| Prompt |
Gather all lines in the data that hold the string "constraint".

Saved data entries
`config.mk`:
```
export PLATFORM = sky130hd
export DESIGN_NAME = eii_top
export DESIGN_NICKNAME = d
export VERILOG_FILES = /design/src/core/eii_top.v /design/src/core/eii_filter.v
export VERILOG_INCLUDE_DIRS = /design/src /design/src/core
export SDC_FILE = /design/constraint.sdc
export NUM_CORES = 1
export LEC_CHECK = 0
export CORE_UTILIZATION = 53
export CTS_BUF_LIST = sky130_fd_sc_hd__clkbuf_4
export DETAILED_ROUTE_END_ITERATION = 6
export DONT_BUFFER_PORTS = 1
export MAX_ROUTING_LAYER = met4
export PLACE_DENSITY = 0.69
export RECOVER_POWER = 25
export SLEW_MARGIN = 0
export SYNTH_ARGS = -nofsm -noshare
export SYNTH_HDL_FRONTEND = slang
export SYNTH_SLANG_ARGS = --single-unit
```
`constraint.sdc`:
```
create_clock -name clk -period 8.75 [get_ports clk]
set_input_delay 1.75 -clock clk [delete_from_list [all_inputs] [get_ports clk]]
set_output_delay 1.75 -clock clk [all_outputs]
set_load 0.05 [all_outputs]
```
`src/core/eii_map.vh`:
```
/*
 * Constants for the external interrupt input block: register indices,
 * control fields, enable positions, filter counts and fetch ranges.
 * Assumes one clock of period 1/high_freq_clock feeding the block.
 */
`ifndef EII_MAP_VH
`define EII_MAP_VH
// Register indices; byte address is four times the index
`define EII_IDX_CTRL     8'h37
`define EII_IDX_LATCH    8'h38
`define EII_IDX_ENABLE   8'h39
`define EII_IDX_STATUS   8'h3a
// Control register fields
`define EII_CTRL_PINSEL  6
`define EII_CTRL_DES     4
`define EII_CTRL_BES     2
`define EII_CTRL_WMASK   8'h7d
`define EII_CTRL_RESET   8'h00
// Master and individual enable positions in the enable register
`define EII_EN_MASTER    0
`define EII_EN_A         3
`define EII_EN_B         7
`define EII_EN_C         11
`define EII_EN_D         12
`define EII_EN_E         15
// Filter limits in high_freq_clock periods
`define EII_AE_REJECT_CYC 2
`define EII_AE_ACCEPT_CYC 7
`define EII_BD_REJECT_CYC 7
`define EII_BD_ACCEPT_CYC 25
// Fetch map, 20-bit addresses
`define EII_RAM_LO       20'h00040
`define EII_RAM_HI       20'h0063f
`define EII_REGS_LO      20'h00000
`define EII_REGS_HI      20'h0003f
`define EII_DBUF_LO      20'h00f80
`define EII_DBUF_HI      20'h00fff
`define EII_ROM_LO       20'hf0000
`define EII_TRAP_OP      8'hff
`define EII_RESP_OK      2'b00
`define EII_RESP_ERR     2'b10
`endif

```
`src/core/eii_top.v`:
```
/*
 * External interrupt input front end with AXI4-Lite registers,
 * edge detection, noise filters, latches and fetch address checks.
 * Assumes pins are asynchronous and CPU/fetch signals share clk.
 */
// The AXI4-Lite register port is this design's own decision.
`timescale 1ns/100ps
`include "eii_map.vh"
module eii_top
(
   input  wire        clk,
   input  wire        rst_b,
   input  wire        s_axi_awvalid,
   output wire        s_axi_awready,
   input  wire [31:0] s_axi_awaddr,
   input  wire        s_axi_wvalid,
   output wire        s_axi_wready,
   input  wire [31:0] s_axi_wdata,
   input  wire [3:0]  s_axi_wstrb,
   output reg         s_axi_bvalid,
   input  wire        s_axi_bready,
   output reg  [1:0]  s_axi_bresp,
   input  wire        s_axi_arvalid,
   output wire        s_axi_arready,
   input  wire [31:0] s_axi_araddr,
   output reg         s_axi_rvalid,
   input  wire        s_axi_rready,
   output reg  [31:0] s_axi_rdata,
   output reg  [1:0]  s_axi_rresp,
   input  wire        ext_irq_a,
   input  wire        ext_irq_b,
   input  wire        ext_irq_d,
   input  wire        ext_irq_e,
   input  wire        remote_rx_input,
   input  wire [1:0]  remote_edge_sel,
   input  wire        instr_last,
   input  wire [4:0]  irq_ack,
   input  wire        fetch_valid,
   input  wire [19:0] fetch_addr,
   output reg  [4:0]  irq_pending_r,
   output reg         port5_bit0_in_r,
   output reg         timer1_input_r,
   output reg         fetch_nonexist_r,
   output reg  [7:0]  fetch_opcode_r,
   output reg         trap_reset_r
);
   reg         rst_m_r;
   reg         rst_sync_b;
   reg  [3:0]  pin_m_r;
   reg  [3:0]  pin_s_r;
   wire        filt_a;
   wire        filt_b;
   wire        filt_d;
   wire        filt_e;
   wire [4:0]  lvl;
   reg  [4:0]  lvl_prev_r;
   reg  [7:0]  ctrl_r;
   reg  [7:0]  ctrl_prev_r;
   reg  [1:0]  rc_sel_prev_r;
   reg  [4:0]  latch_r;
   reg  [4:0]  latch_nxt;
   reg  [15:0] enable_r;
   reg  [4:0]  edge_hit;
   wire [4:0]  rise;
   wire [4:0]  fall;
   wire [4:0]  ind_en;
   wire [4:0]  gate_en;
   wire        wr_go;
   wire [7:0]  wr_idx;
   wire [7:0]  rd_idx;
   wire        wr_map;
   wire        rd_map;
   wire        in_ram;
   wire        in_regs;
   wire        in_dbuf;
   wire        in_rom;

   // Reset release through two flip-flops
   always @(posedge clk or negedge rst_b)
   begin
      if (!rst_b)
      begin
         rst_m_r    <= 1'b0;
         rst_sync_b <= 1'b0;
      end
      else
      begin
         rst_m_r    <= 1'b1;
         rst_sync_b <= rst_m_r;
      end
   end

   // Two-stage pin synchronisers, order a b d e
   always @(posedge clk or negedge rst_sync_b)
   begin
      if (!rst_sync_b)
      begin
         pin_m_r <= 4'hf;
         pin_s_r <= 4'hf;
      end
      else
      begin
         pin_m_r <= {ext_irq_e, ext_irq_d, ext_irq_b, ext_irq_a};
         pin_s_r <= pin_m_r;
      end
   end

   eii_filter #(.COUNT(`EII_AE_REJECT_CYC)) u_filt_a
   (
      .clk        (clk),
      .rst_sync_b (rst_sync_b),
      .level_in   (pin_s_r[0]),
      .level_r    (filt_a)
   );

   eii_filter #(.COUNT(`EII_BD_REJECT_CYC)) u_filt_b
   (
      .clk        (clk),
      .rst_sync_b (rst_sync_b),
      .level_in   (pin_s_r[1]),
      .level_r    (filt_b)
   );

   eii_filter #(.COUNT(`EII_BD_REJECT_CYC)) u_filt_d
   (
      .clk        (clk),
      .rst_sync_b (rst_sync_b),
      .level_in   (pin_s_r[2]),
      .level_r    (filt_d)
   );

   eii_filter #(.COUNT(`EII_AE_REJECT_CYC)) u_filt_e
   (
      .clk        (clk),
      .rst_sync_b (rst_sync_b),
      .level_in   (pin_s_r[3]),
      .level_r    (filt_e)
   );

   // input c arrives filtered from remote block
   assign lvl  = {filt_e, filt_d, remote_rx_input, filt_b, filt_a};
   assign rise = lvl & ~lvl_prev_r;
   assign fall = ~lvl & lvl_prev_r;

   always @*
   begin
      edge_hit[0] = fall[0];
      edge_hit[1] = ctrl_r[`EII_CTRL_BES] ? fall[1] : rise[1];
      edge_hit[2] = (remote_edge_sel[0] & rise[2]) | (remote_edge_sel[1] & fall[2]);
      edge_hit[3] = ctrl_r[`EII_CTRL_DES] ? fall[3] : rise[3];
      edge_hit[4] = fall[4];
      if (ctrl_r[`EII_CTRL_BES] != ctrl_prev_r[`EII_CTRL_BES])
         edge_hit[1] = 1'b0;
      if (ctrl_r[`EII_CTRL_DES] != ctrl_prev_r[`EII_CTRL_DES])
         edge_hit[3] = 1'b0;
      if (remote_edge_sel != rc_sel_prev_r)
         edge_hit[2] = 1'b0;
      // port mode blocks pin a latch
      if (!ctrl_r[`EII_CTRL_PINSEL])
         edge_hit[0] = 1'b0;
   end

   // Register bus decode
   assign wr_go  = s_axi_awvalid & s_axi_wvalid & ~s_axi_bvalid;
   assign s_axi_awready = wr_go;
   assign s_axi_wready  = wr_go;
   assign s_axi_arready = ~s_axi_rvalid;
   assign wr_idx = s_axi_awaddr[9:2];
   assign rd_idx = s_axi_araddr[9:2];
   assign wr_map = (s_axi_awaddr[31:10] == 22'h000000) &&
                   ((wr_idx == `EII_IDX_CTRL) || (wr_idx == `EII_IDX_LATCH) ||
                    (wr_idx == `EII_IDX_ENABLE));
   assign rd_map = (s_axi_araddr[31:10] == 22'h000000) &&
                   ((rd_idx == `EII_IDX_CTRL) || (rd_idx == `EII_IDX_LATCH) ||
                    (rd_idx == `EII_IDX_ENABLE) || (rd_idx == `EII_IDX_STATUS));

   // latch held until ack, load or reset
   always @*
   begin
      latch_nxt = latch_r & ~irq_ack;
      if (wr_go && wr_map && (wr_idx == `EII_IDX_LATCH) && s_axi_wstrb[0])
         latch_nxt = s_axi_wdata[4:0];
      // Edge set wins over clear
      latch_nxt = latch_nxt | edge_hit;
   end

   // Write side and control state
   always @(posedge clk or negedge rst_sync_b)
   begin
      if (!rst_sync_b)
      begin
         // pin a starts as port input
         ctrl_r        <= `EII_CTRL_RESET;
         ctrl_prev_r   <= `EII_CTRL_RESET;
         rc_sel_prev_r <= 2'b00;
         enable_r      <= 16'h0000;
         latch_r       <= 5'h00;
         lvl_prev_r    <= 5'h1f;
         s_axi_bvalid  <= 1'b0;
         s_axi_bresp   <= `EII_RESP_OK;
      end
      else
      begin
         ctrl_prev_r   <= ctrl_r;
         rc_sel_prev_r <= remote_edge_sel;
         lvl_prev_r    <= lvl;
         latch_r       <= latch_nxt;
         if (wr_go)
         begin
            s_axi_bvalid <= 1'b1;
            s_axi_bresp  <= wr_map ? `EII_RESP_OK : `EII_RESP_ERR;
            if (wr_map && (wr_idx == `EII_IDX_CTRL) && s_axi_wstrb[0])
               ctrl_r <= s_axi_wdata[7:0] & `EII_CTRL_WMASK;
            if (wr_map && (wr_idx == `EII_IDX_ENABLE))
            begin
               if (s_axi_wstrb[0])
                  enable_r[7:0] <= s_axi_wdata[7:0];
               if (s_axi_wstrb[1])
                  enable_r[15:8] <= s_axi_wdata[15:8];
            end
         end
         else if (s_axi_bready)
            s_axi_bvalid <= 1'b0;
      end
   end

   // Read side; control register is write-only
   always @(posedge clk or negedge rst_sync_b)
   begin
      if (!rst_sync_b)
      begin
         s_axi_rvalid <= 1'b0;
         s_axi_rdata  <= 32'h00000000;
         s_axi_rresp  <= `EII_RESP_OK;
      end
      else if (s_axi_arvalid && !s_axi_rvalid)
      begin
         s_axi_rvalid <= 1'b1;
         s_axi_rresp  <= rd_map ? `EII_RESP_OK : `EII_RESP_ERR;
         if (rd_idx == `EII_IDX_LATCH)
            s_axi_rdata <= {27'h0000000, latch_r};
         else if (rd_idx == `EII_IDX_ENABLE)
            s_axi_rdata <= {16'h0000, enable_r};
         else if (rd_idx == `EII_IDX_STATUS)
            s_axi_rdata <= {27'h0000000, lvl};
         else
            s_axi_rdata <= 32'h00000000;
      end
      else if (s_axi_rready)
         s_axi_rvalid <= 1'b0;
   end

   assign ind_en  = {enable_r[`EII_EN_E], enable_r[`EII_EN_D], enable_r[`EII_EN_C],
                     enable_r[`EII_EN_B], enable_r[`EII_EN_A]};
   assign gate_en = ind_en & {4'hf, ctrl_r[`EII_CTRL_PINSEL]} &
                    {5{enable_r[`EII_EN_MASTER]}};

   // sample requests in last instruction cycle
   always @(posedge clk or negedge rst_sync_b)
   begin
      if (!rst_sync_b)
         irq_pending_r <= 5'h00;
      else if (instr_last)
         irq_pending_r <= latch_nxt & gate_en;
      else
         irq_pending_r <= irq_pending_r & ~irq_ack;
   end

   // filtered pin b to timer, pin a to port
   always @(posedge clk or negedge rst_sync_b)
   begin
      if (!rst_sync_b)
      begin
         timer1_input_r  <= 1'b1;
         port5_bit0_in_r <= 1'b1;
      end
      else
      begin
         timer1_input_r  <= filt_b;
         // port value only in port mode
         port5_bit0_in_r <= ctrl_r[`EII_CTRL_PINSEL] ? 1'b1 : pin_s_r[0];
      end
   end

   // Fetch address classification
   assign in_ram = (fetch_addr >= `EII_RAM_LO) && (fetch_addr <= `EII_RAM_HI);
   assign in_regs = (fetch_addr <= `EII_REGS_HI);
   assign in_dbuf = (fetch_addr >= `EII_DBUF_LO) && (fetch_addr <= `EII_DBUF_HI);
   assign in_rom = (fetch_addr >= `EII_ROM_LO);

   // Fetch checks, one cycle after request
   always @(posedge clk or negedge rst_sync_b)
   begin
      if (!rst_sync_b)
      begin
         fetch_nonexist_r <= 1'b0;
         fetch_opcode_r   <= 8'h00;
         trap_reset_r     <= 1'b0;
      end
      else
      begin
         // missing memory reads as trap opcode
         fetch_nonexist_r <= fetch_valid & ~(in_ram | in_regs | in_dbuf | in_rom);
         fetch_opcode_r   <= `EII_TRAP_OP;
         trap_reset_r     <= fetch_valid & (in_ram | in_regs | in_dbuf);
      end
   end
endmodule

```
`src/core/eii_filter.v`:
```
/*
 * Digital noise filter for one synchronised interrupt pin.
 * Assumes the input already passed two flip-flops on clk.
 */
`timescale 1ns/100ps
module eii_filter
#(
   parameter COUNT = 2
)
(
   input  wire clk,
   input  wire rst_sync_b,
   input  wire level_in,
   output reg  level_r
);
   // Last count value before the output flips
   localparam integer LAST = COUNT - 1;

   reg [7:0] run_r;
   wire      differs;

   assign differs = (level_in != level_r);

   // Output follows only after COUNT steady differing samples
   always @(posedge clk or negedge rst_sync_b)
   begin
      if (!rst_sync_b)
      begin
         run_r   <= 8'h00;
         level_r <= 1'b1;
      end
      else if (!differs)
         run_r <= 8'h00;
      else if ({24'h000000, run_r} == LAST)
      begin
         run_r   <= 8'h00;
         level_r <= level_in;
      end
      else
         run_r <= run_r + 8'h01;
   end
endmodule

```
==> flow_summary.yaml <==
floorplan:
  dieArea_mm2: 0.00968
  die_w_um: 98.4
  num_io_pins: 199
  core_mm2: 0.00885
  rows: 34
  initial_utilization_pct: 55.6
  die_y_um: 98.4
synth:
  yosysWarnings: 0
  netlist_instances: 441
  yosysSeqAreaShare_pct: 55.3
  ys_ff_latch: 108
  netlist_area_mm2: 0.00492
  avgSynthCellArea_um2: 11.2
  yosysUniqueCellTypes: 52
sta:
  max-slew-margin-rel_pct: 6.20
  hold_violations: 0
  final.setup.tns_ns: 0
  finClkSkew_ns: 0.0178
  final_max_slew_viol_count: 0
  worstMarginPinSlew_ns: 1.41
  fmax_mhz: 246
  finalCriticalPeriod_ns: 4.06
  setup_viol: 0
  fin_crit_sh_pct: 46.4
  rsz0062_at_grt: "false"
final_layout:
  n_antenna_cell: 0
  flow.area_growth_from_synthesis_pct: 2.44
  layout_common_cells: "dfrtp_1, nand2_1, nor2_1"
  finalNetCount: 585
  final_common_cell: "dfrtp_1"
  layout.cells.non_filler: 549
  drive_above_1_share_pct: 15.2
cts:
  cts_buffers: 9
  cts_resized: 0
  cts-root-buf: "clkbuf_4"
  postCtsHoldBufs: 0
  clkLatencyLatePin_ns: 0.45
  path_clk_slew_ns: 0.14
  clkSinkCount: 108
  h-tree-depth: 3
  cts_buffer_depth: 2
  cts_tree: "yes"
  cts_setup_buffers: 0
worst_setup_path:
  required_ns: 7.00
  crit_path_end_kind: "output port"
  cpPeakStageDelay_ns: 0.56
  path_cells: "and3b_2"
  start_kind: "input pin"
  path_buf_inv: 0
  path_max_fanout: 5
  crit_family: "simple AND/OR/NAND/NOR gates"
  path_class: "input pin to output port"
  worst_ep_arrival_time_ns: 2.31
  cp_slowest_cell: "and3b_2"
routing:
  wirelength_um: 9880
  viasPerCell: 5.74
  drc_errors: 16
  drt_iter0_markers: 197
  wl_per_cell_um: 18.0
  ant_nets: 0
  drt-pass1-iter-count: 7
  routed-via-count: 3149
power_and_ir_drop:
  static-leakage-power_nw: 2.26
  p_total_w: 0.00104
  power_density_mw_per_mm2: 207
  ir_drop_v: 0.0000923
place:
  routabilityCongestion: 0.865
  dp_cells: 533
  port_buffers: 0
  dpl.hpwl_um: 7430
run_status:
  violations: "DRC"
  status: "finished with violations"
global_route:
  grtUsageTotal_pct: 22.3
  grt_pass1_vias: 3226
  antenna_found_initial: 0
  grt_overflow_total: 0
  grt_max_degree: 73
  grt_pass1_wl_um: 15800
job:
  maxCapViolations: 0
hold_path:
  hold_class: "flip-flop to flip-flop"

| Reply to the exercise |
export SDC_FILE = /design/constraint.sdc
`constraint.sdc`:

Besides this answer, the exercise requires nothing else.